### Data for processing
Source: an optimization exercise on an open RTL-to-GDS flow (aim: a short achievable clock period and few clock cycles). Production flows keep margins and buffers that such runs may drop. Only simulation tests tie the RTL to the original design; equivalence was not proved. No activity file was given, so power comes from the tool's default toggle rates.

==> try-lagoon <==
Design TopLevel, start of the top module:
module TopLevel(
	input logic Clk,
	input logic Rst,
	output logic[31:0] Imem_Addr,
	input logic[31:0] Imem_Data,
	output logic[31:0] Dmem_Addr,
	output logic[31:0] Dmem_Wr_Data,
	output logic Dmem_Write,
	output logic Dmem_Read,
	input logic[31:0] Dmem_Rd_Data);
==> flow/config.mk <==
export PLATFORM = sky130hd
export DESIGN_NAME = TopLevel
export DESIGN_NICKNAME = TopLevel
export VERILOG_FILES = /design/flow/design.v
export SDC_FILE = /design/flow/constraint.sdc
export NUM_CORES = 4
export LEC_CHECK = 0
export CAP_MARGIN = 40
export CORE_MARGIN = 2
export CORE_UTILIZATION = 40
export CTS_CLUSTER_DIAMETER = 100
export CTS_CLUSTER_SIZE = 20
export GPL_ROUTABILITY_DRIVEN = 1
export PLACE_DENSITY = 0.6
export SLEW_MARGIN = 20
export SYNTH_HIERARCHICAL = 1
==> flow/constraint.sdc <==
create_clock -name core_clock -period 15.0 [get_ports {Clk}]
set_input_delay 3.0000 -clock core_clock [delete_from_list [all_inputs] [get_ports {Clk}]]
set_output_delay 3.0000 -clock core_clock [all_outputs]
set_load 0.01 [all_outputs]
standard.sh (not shown) runs the stock make flow with config.mk's settings and CLKGATE_MAP_FILE= SYNTH_SCRIPT=/design/flow/synth_recipe.tcl, a recipe that flattens the netlist after the stock synthesis.
==> flow/flow/run.sh <==
#!/bin/bash
set -euo pipefail
bash standard.sh SETUP_SLACK_MARGIN=10.9 "BUFFER_PORTS_ARGS=-buffer_cell sky130_fd_sc_hd__buf_4" finish > standard.log 2>&1
==> inputs of try-umber, as changes to try-lagoon <==
--- a/flow/design.v
+++ b/flow/design.v
@@ -17,13 +17,13 @@
 	localparam logic[6:0] OP_BR    = 7'b1100011;
 	localparam logic[6:0] OP_LW    = 7'b0000011;
 	localparam logic[6:0] OP_SW    = 7'b0100011;
 	logic[31:0] pc;
 	logic d_valid;
 	logic[31:0] d_ir, d_pc;
-	logic d_pred;
+	logic d_pred, d_fhibad;
 	logic e_valid;
 	logic[31:0] e_a, e_b, e_sd, e_alt, e_const;
 	logic[15:2] e_pc, e_btgt;
 	logic e_btb_ok;
 	logic[4:0] e_rd;
 	logic e_wen, e_load, e_read, e_store, e_mul, e_br, e_jal, e_jalr, e_ptaken, e_auipc;
@@ -52,19 +52,32 @@
 	logic[31:0] pc_plus4;
 	logic[31:0] pc_next;
 	assign f_idx = pc[5:2];
 	assign btb_hit = btb_v[f_idx] && (btb_tag[f_idx] == pc[15:6]) && (pc[31:16] == 16'b0);
 	assign btb_target = {16'b0, btb_tgt[f_idx], 2'b00};
 	assign pc_plus4 = pc + 32'd4;
+	logic f_is_jal, f_pt, f_cj, f_cb, f_hibad;
+	logic[15:0] f_imm_j, f_imm_b, f_lo_j, f_lo_b;
+	FetchDecode f_dec(.ins(Imem_Data), .is_jal(f_is_jal), .pt(f_pt));
+	assign f_imm_j = {Imem_Data[15:12], Imem_Data[20], Imem_Data[30:21], 1'b0};
+	assign f_imm_b = {{4{Imem_Data[31]}}, Imem_Data[7], Imem_Data[30:25], Imem_Data[11:8], 1'b0};
+	FetchAdd f_add_j(.a(pc[15:0]), .b(f_imm_j), .s(f_lo_j), .co(f_cj));
+	FetchAdd f_add_b(.a(pc[15:0]), .b(f_imm_b), .s(f_lo_b), .co(f_cb));
+	assign f_hibad = f_is_jal ? ((f_cj != Imem_Data[31]) || (Imem_Data[19:16] != {4{Imem_Data[31]}})) :
+		(f_cb != Imem_Data[31]);
+	logic[31:0] pc_rest;
+	logic f_use;
 	always_comb begin
-		if (e_redirect) pc_next = e_target;
-		else if (stall) pc_next = pc;
-		else if (d_redirect) pc_next = d_target;
-		else if (btb_hit) pc_next = btb_target;
-		else pc_next = pc_plus4;
-	end
+		if (stall) pc_rest = pc;
+		else if (d_redirect) pc_rest = d_target;
+		else if (btb_hit) pc_rest = btb_target;
+		else pc_rest = pc_plus4;
+	end
+	assign f_use = f_pt && !(e_redirect || stall || d_redirect || btb_hit);
+	PcSel pc_sel(.use_e(e_redirect), .use_j(f_use && f_is_jal), .use_b(f_use && !f_is_jal),
+		.e_target(e_target), .hi(pc[31:16]), .lo_j(f_lo_j), .lo_b(f_lo_b), .rest(pc_rest), .y(pc_next));
 	always_ff @(posedge Clk) begin
 		if (Rst) pc <= 32'b0;
 		else pc <= pc_next;
 	end
 	assign Imem_Addr = pc;
 	always_ff @(posedge Clk) begin
@@ -73,13 +86,14 @@
 		else if (!stall) d_valid <= !d_redirect;
 	end
 	always_ff @(posedge Clk) begin
 		if (!stall) begin
 			d_ir <= Imem_Data;
 			d_pc <= pc;
-			d_pred <= btb_hit;
+			d_pred <= btb_hit || f_pt;
+			d_fhibad <= !btb_hit && f_pt && f_hibad;
 		end
 	end
 	logic[6:0] opc;
 	logic[2:0] f3;
 	logic[6:0] f7;
 	logic[4:0] rs1, rs2, rd;
@@ -112,13 +126,13 @@
 	assign imm_u = {d_ir[31:12], 12'b0};
 	assign imm_j = {{11{d_ir[31]}}, d_ir[31], d_ir[19:12], d_ir[20], d_ir[30:21], 1'b0};
 	logic[31:0] d_imm;
 	assign d_imm = is_sw ? imm_s : imm_i;
 	logic[31:0] d_pc4, d_btgt, d_auipc;
 	assign d_pc4 = d_pc + 32'd4;
-	assign d_btgt = d_pc + (is_jal ? imm_j : imm_b);
+	assign d_btgt = d_pc + (d_ir[3] ? imm_j : imm_b);   
 	assign d_auipc = d_pc + imm_u;
 	logic[31:0] rf[32];
 	always_ff @(posedge Clk) begin
 		if (Rst) begin
 			for (int i = 0; i < 32; i++) rf[i] <= 32'b0;
 		end else if (w_wen) begin
@@ -163,13 +177,13 @@
 	assign d_jtgt = e_const + imm_i;
 	always_comb begin
 		d_redirect = 1'b0;
 		d_target = d_btgt;
 		if (d_valid && !stall) begin
 			if (is_jal || is_br) begin
-				d_redirect = (d_ptaken != d_pred);
+				d_redirect = (d_ptaken != d_pred) || (d_ptaken && d_fhibad);
 				if (!d_ptaken) d_target = d_pc4;
 			end else if (jfuse) begin
 				d_redirect = 1'b1;
 				d_target = d_jtgt;
 			end else begin
 				d_redirect = d_pred;
@@ -454,6 +468,37 @@
 			se4[i] = se3[2*i+1] & se3[2*i];
 		end
 		ltu = cl4[1] | (ce4[1] & cl4[0]);
 		lt = sl4[1] | (se4[1] & sl4[0]);
 	end
 endmodule
+module FetchAdd(
+	input logic[15:0] a,
+	input logic[15:0] b,
+	output logic[15:0] s,
+	output logic co);
+	assign {co, s} = {1'b0, a} + {1'b0, b};
+endmodule
+module FetchDecode(
+	input logic[31:0] ins,
+	output logic is_jal,
+	output logic pt);
+	logic is_br, same, same_taken;
+	assign is_jal = (ins[6:0] == 7'b1101111);
+	assign is_br = (ins[6:0] == 7'b1100011);
+	assign same = (ins[19:15] == ins[24:20]);
+	assign same_taken = (ins[14:12] == 3'b000) || (ins[14:12] == 3'b101) || (ins[14:12] == 3'b111);
+	assign pt = is_jal || (is_br && (same ? same_taken : ins[31]));
+endmodule
+module PcSel(
+	input logic use_e,
+	input logic use_j,
+	input logic use_b,
+	input logic[31:0] e_target,
+	input logic[15:0] hi,
+	input logic[15:0] lo_j,
+	input logic[15:0] lo_b,
+	input logic[31:0] rest,
+	output logic[31:0] y);
+	assign y = ({32{use_e}} & e_target) | ({32{use_j}} & {hi, lo_j}) | ({32{use_b}} & {hi, lo_b}) |
+		({32{!use_e && !use_j && !use_b}} & rest);
+endmodule
==> inputs of try-fjord, as changes to try-lagoon <==
--- a/flow/design.v
+++ b/flow/design.v
@@ -263,13 +263,50 @@
 	logic[31:0] sum, diff, sh_l, sh_r;
 	logic lt, ltu, eq;
 	assign sum = a + b;
 	assign diff = a - b;
 	assign sh_l = a << b[4:0];
 	assign sh_r = 32'($signed({e_sra & a[31], a}) >>> b[4:0]);
-	Compare cmp(.a(a), .b(b), .eq(eq), .lt(lt), .ltu(ltu));
+	assign eq = (a == b);
+	logic[31:0] cl0, ce0, sl0, se0;
+	logic[15:0] cl1, ce1, sl1, se1;
+	logic[7:0] cl2, ce2, sl2, se2;
+	logic[3:0] cl3, ce3, sl3, se3;
+	logic[1:0] cl4, ce4, sl4, se4;
+	always_comb begin
+		cl0 = ~a & b;
+		ce0 = ~(a ^ b);
+		sl0 = {a[31] & ~b[31], cl0[30:0]};
+		se0 = ce0;
+		for (int i = 0; i < 16; i++) begin
+			cl1[i] = cl0[2*i+1] | (ce0[2*i+1] & cl0[2*i]);
+			ce1[i] = ce0[2*i+1] & ce0[2*i];
+			sl1[i] = sl0[2*i+1] | (se0[2*i+1] & sl0[2*i]);
+			se1[i] = se0[2*i+1] & se0[2*i];
+		end
+		for (int i = 0; i < 8; i++) begin
+			cl2[i] = cl1[2*i+1] | (ce1[2*i+1] & cl1[2*i]);
+			ce2[i] = ce1[2*i+1] & ce1[2*i];
+			sl2[i] = sl1[2*i+1] | (se1[2*i+1] & sl1[2*i]);
+			se2[i] = se1[2*i+1] & se1[2*i];
+		end
+		for (int i = 0; i < 4; i++) begin
+			cl3[i] = cl2[2*i+1] | (ce2[2*i+1] & cl2[2*i]);
+			ce3[i] = ce2[2*i+1] & ce2[2*i];
+			sl3[i] = sl2[2*i+1] | (se2[2*i+1] & sl2[2*i]);
+			se3[i] = se2[2*i+1] & se2[2*i];
+		end
+		for (int i = 0; i < 2; i++) begin
+			cl4[i] = cl3[2*i+1] | (ce3[2*i+1] & cl3[2*i]);
+			ce4[i] = ce3[2*i+1] & ce3[2*i];
+			sl4[i] = sl3[2*i+1] | (se3[2*i+1] & sl3[2*i]);
+			se4[i] = se3[2*i+1] & se3[2*i];
+		end
+		ltu = cl4[1] | (ce4[1] & cl4[0]);
+		lt = sl4[1] | (se4[1] & sl4[0]);
+	end
 	assign alu = ({32{e_sel_add}} & sum) |
 		({32{e_sel_sub}} & diff) |
 		({32{e_sel_and}} & (a & b)) |
 		({32{e_sel_or}} & (a | b)) |
 		({32{e_sel_xor}} & (a ^ b)) |
 		({32{e_sel_sll}} & sh_l) |
@@ -322,14 +359,51 @@
 	always_ff @(posedge Clk) begin
 		if (u_set) begin
 			btb_tag[u_idx] <= u_tag;
 			btb_tgt[u_idx] <= u_tgt;
 		end
 	end
+	logic[31:0][31:0] pp;
+	logic[21:0][31:0] r1;
+	logic[14:0][31:0] r2;
+	logic[9:0][31:0] r3;
+	logic[6:0][31:0] r4;
+	logic[4:0][31:0] r5;
 	logic[3:0][31:0] r6;
-	MulTree mul_tree(.a(a), .b(b), .rows(r6));
+	always_comb begin
+		for (int i = 0; i < 32; i++) pp[i] = b[i] ? (a << i) : 32'b0;
+		for (int i = 0; i < 10; i++) begin
+			r1[2*i] = pp[3*i] ^ pp[3*i+1] ^ pp[3*i+2];
+			r1[2*i+1] = ((pp[3*i] & pp[3*i+1]) | (pp[3*i] & pp[3*i+2]) | (pp[3*i+1] & pp[3*i+2])) << 1;
+		end
+		r1[20] = pp[30];
+		r1[21] = pp[31];
+		for (int i = 0; i < 7; i++) begin
+			r2[2*i] = r1[3*i] ^ r1[3*i+1] ^ r1[3*i+2];
+			r2[2*i+1] = ((r1[3*i] & r1[3*i+1]) | (r1[3*i] & r1[3*i+2]) | (r1[3*i+1] & r1[3*i+2])) << 1;
+		end
+		r2[14] = r1[21];
+		for (int i = 0; i < 5; i++) begin
+			r3[2*i] = r2[3*i] ^ r2[3*i+1] ^ r2[3*i+2];
+			r3[2*i+1] = ((r2[3*i] & r2[3*i+1]) | (r2[3*i] & r2[3*i+2]) | (r2[3*i+1] & r2[3*i+2])) << 1;
+		end
+		for (int i = 0; i < 3; i++) begin
+			r4[2*i] = r3[3*i] ^ r3[3*i+1] ^ r3[3*i+2];
+			r4[2*i+1] = ((r3[3*i] & r3[3*i+1]) | (r3[3*i] & r3[3*i+2]) | (r3[3*i+1] & r3[3*i+2])) << 1;
+		end
+		r4[6] = r3[9];
+		for (int i = 0; i < 2; i++) begin
+			r5[2*i] = r4[3*i] ^ r4[3*i+1] ^ r4[3*i+2];
+			r5[2*i+1] = ((r4[3*i] & r4[3*i+1]) | (r4[3*i] & r4[3*i+2]) | (r4[3*i+1] & r4[3*i+2])) << 1;
+		end
+		r5[4] = r4[6];
+		r6[0] = r5[0] ^ r5[1] ^ r5[2];
+		r6[1] = ((r5[0] & r5[1]) | (r5[0] & r5[2]) | (r5[1] & r5[2])) << 1;
+		r6[2] = r5[3];
+		r6[3] = r5[4];
+	end
 	logic[3:0][31:0] m_mr;
 	always_ff @(posedge Clk) begin
 		if (Rst) begin
 			m_wen <= 1'b0;
 			m_load <= 1'b0;
 			m_read <= 1'b0;
@@ -366,94 +440,6 @@
 	end
 	always_ff @(posedge Clk) begin
 		w_rd <= m_rd;
 		w_res <= w_next;
 	end
 endmodule
-module MulTree(
-	input logic[31:0] a,
-	input logic[31:0] b,
-	output logic[3:0][31:0] rows);
-	logic[31:0][31:0] pp;
-	logic[21:0][31:0] r1;
-	logic[14:0][31:0] r2;
-	logic[9:0][31:0] r3;
-	logic[6:0][31:0] r4;
-	logic[4:0][31:0] r5;
-	always_comb begin
-		for (int i = 0; i < 32; i++) pp[i] = b[i] ? (a << i) : 32'b0;
-		for (int i = 0; i < 10; i++) begin
-			r1[2*i] = pp[3*i] ^ pp[3*i+1] ^ pp[3*i+2];
-			r1[2*i+1] = ((pp[3*i] & pp[3*i+1]) | (pp[3*i] & pp[3*i+2]) | (pp[3*i+1] & pp[3*i+2])) << 1;
-		end
-		r1[20] = pp[30];
-		r1[21] = pp[31];
-		for (int i = 0; i < 7; i++) begin
-			r2[2*i] = r1[3*i] ^ r1[3*i+1] ^ r1[3*i+2];
-			r2[2*i+1] = ((r1[3*i] & r1[3*i+1]) | (r1[3*i] & r1[3*i+2]) | (r1[3*i+1] & r1[3*i+2])) << 1;
-		end
-		r2[14] = r1[21];
-		for (int i = 0; i < 5; i++) begin
-			r3[2*i] = r2[3*i] ^ r2[3*i+1] ^ r2[3*i+2];
-			r3[2*i+1] = ((r2[3*i] & r2[3*i+1]) | (r2[3*i] & r2[3*i+2]) | (r2[3*i+1] & r2[3*i+2])) << 1;
-		end
-		for (int i = 0; i < 3; i++) begin
-			r4[2*i] = r3[3*i] ^ r3[3*i+1] ^ r3[3*i+2];
-			r4[2*i+1] = ((r3[3*i] & r3[3*i+1]) | (r3[3*i] & r3[3*i+2]) | (r3[3*i+1] & r3[3*i+2])) << 1;
-		end
-		r4[6] = r3[9];
-		for (int i = 0; i < 2; i++) begin
-			r5[2*i] = r4[3*i] ^ r4[3*i+1] ^ r4[3*i+2];
-			r5[2*i+1] = ((r4[3*i] & r4[3*i+1]) | (r4[3*i] & r4[3*i+2]) | (r4[3*i+1] & r4[3*i+2])) << 1;
-		end
-		r5[4] = r4[6];
-		rows[0] = r5[0] ^ r5[1] ^ r5[2];
-		rows[1] = ((r5[0] & r5[1]) | (r5[0] & r5[2]) | (r5[1] & r5[2])) << 1;
-		rows[2] = r5[3];
-		rows[3] = r5[4];
-	end
-endmodule
-module Compare(
-	input logic[31:0] a,
-	input logic[31:0] b,
-	output logic eq,
-	output logic lt,
-	output logic ltu);
-	assign eq = (a == b);
-	logic[31:0] cl0, ce0, sl0, se0;
-	logic[15:0] cl1, ce1, sl1, se1;
-	logic[7:0] cl2, ce2, sl2, se2;
-	logic[3:0] cl3, ce3, sl3, se3;
-	logic[1:0] cl4, ce4, sl4, se4;
-	always_comb begin
-		cl0 = ~a & b;
-		ce0 = ~(a ^ b);
-		sl0 = {a[31] & ~b[31], cl0[30:0]};
-		se0 = ce0;
-		for (int i = 0; i < 16; i++) begin
-			cl1[i] = cl0[2*i+1] | (ce0[2*i+1] & cl0[2*i]);
-			ce1[i] = ce0[2*i+1] & ce0[2*i];
-			sl1[i] = sl0[2*i+1] | (se0[2*i+1] & sl0[2*i]);
-			se1[i] = se0[2*i+1] & se0[2*i];
-		end
-		for (int i = 0; i < 8; i++) begin
-			cl2[i] = cl1[2*i+1] | (ce1[2*i+1] & cl1[2*i]);
-			ce2[i] = ce1[2*i+1] & ce1[2*i];
-			sl2[i] = sl1[2*i+1] | (se1[2*i+1] & sl1[2*i]);
-			se2[i] = se1[2*i+1] & se1[2*i];
-		end
-		for (int i = 0; i < 4; i++) begin
-			cl3[i] = cl2[2*i+1] | (ce2[2*i+1] & cl2[2*i]);
-			ce3[i] = ce2[2*i+1] & ce2[2*i];
-			sl3[i] = sl2[2*i+1] | (se2[2*i+1] & sl2[2*i]);
-			se3[i] = se2[2*i+1] & se2[2*i];
-		end
-		for (int i = 0; i < 2; i++) begin
-			cl4[i] = cl3[2*i+1] | (ce3[2*i+1] & cl3[2*i]);
-			ce4[i] = ce3[2*i+1] & ce3[2*i];
-			sl4[i] = sl3[2*i+1] | (se3[2*i+1] & sl3[2*i]);
-			se4[i] = se3[2*i+1] & se3[2*i];
-		end
-		ltu = cl4[1] | (ce4[1] & cl4[0]);
-		lt = sl4[1] | (se4[1] & sl4[0]);
-	end
-endmodule
SYNTH_HIERARCHICAL = unset   (was 1)
==> qor summary <==
metric	try-lagoon	try-fjord	try-umber
Result of the run	finished clean	finished clean	finished clean
Synthesis Warnings	9	1	9
Total internal power	11.6 mW	10.6 mW	11.9 mW
Standard cell core area	0.303 mm²	0.291 mm²	0.309 mm²
Via count	88600	85900	92000
Sequential cell area	0.0561 mm²	0.0548 mm²	0.0560 mm²
Synth-to-layout area growth	17.0%	19.5%	19.1%
Initial DRC count	12800	11800	12500
Synthesized flop and latch total	2031	1971	2028
Layout cells sized above 1	27.8%	30.3%	28.6%
CP Buf/Inv Count	2	4	1
Multi-input combinational cell count	6480	6090	6768
Register-to-register path setup slack	10.61 ns	10.53 ns	10.53 ns
Maximum clock frequency	0.219 GHz	0.224 GHz	0.221 GHz
Hold worst-path end	m_sdata[28]	u_tgt[3]	u_idx[2]
Number of cells in the design after placement	13400	13000	13900
Top-area cell type share of the netlist area	36.6%	38.2%	36.0%
Via density per instance	6.24	6.22	6.22
Testbench counts of try-lagoon, summed over its fixed seeds: cycles 27,001.
Testbench counts of try-umber, summed over its fixed seeds: cycles 26,396.
Testbench counts of try-fjord, summed over its fixed seeds: cycles 27,001.

[separate check: timing with driven ports]
No port has a modelled driver above. Below, the same layouts with a new extraction and two added sets of constraints.
Step 1 sets driving cells, clkbuf_16 on the clock port and buf_2 on the other inputs (assumed; they add their load-dependent delay and slew).
Step 2 times the ports against the registers' clock, not the clock port: input delays grow and output delays shrink by t, the midpoint of the rising clock arrivals with the driver on.
Slacks: ideal / step 1 / step 2; pairs: ideal / step 1.
run | shift t [ns] | setup WS [ns] | clock arrival spread, ns
try-lagoon | 1.008 | 10.436 / 10.334 / 9.880 | 0.148 / 0.148
try-umber | 0.930 | 10.473 / 10.380 / 9.591 | 0.124 / 0.124
try-fjord | 0.920 | 10.530 / 10.454 / 9.999 | 0.066 / 0.066
After both steps setup and hold are still met in every run listed. For try-umber, which loses most, drivers alone change the setup slack by -0.093 ns; drivers and shift together by -0.882 ns.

### Exercise goal
Could you work out how many lines in the material contain "diff"? Reply with only that number.

### Response to this exercise
3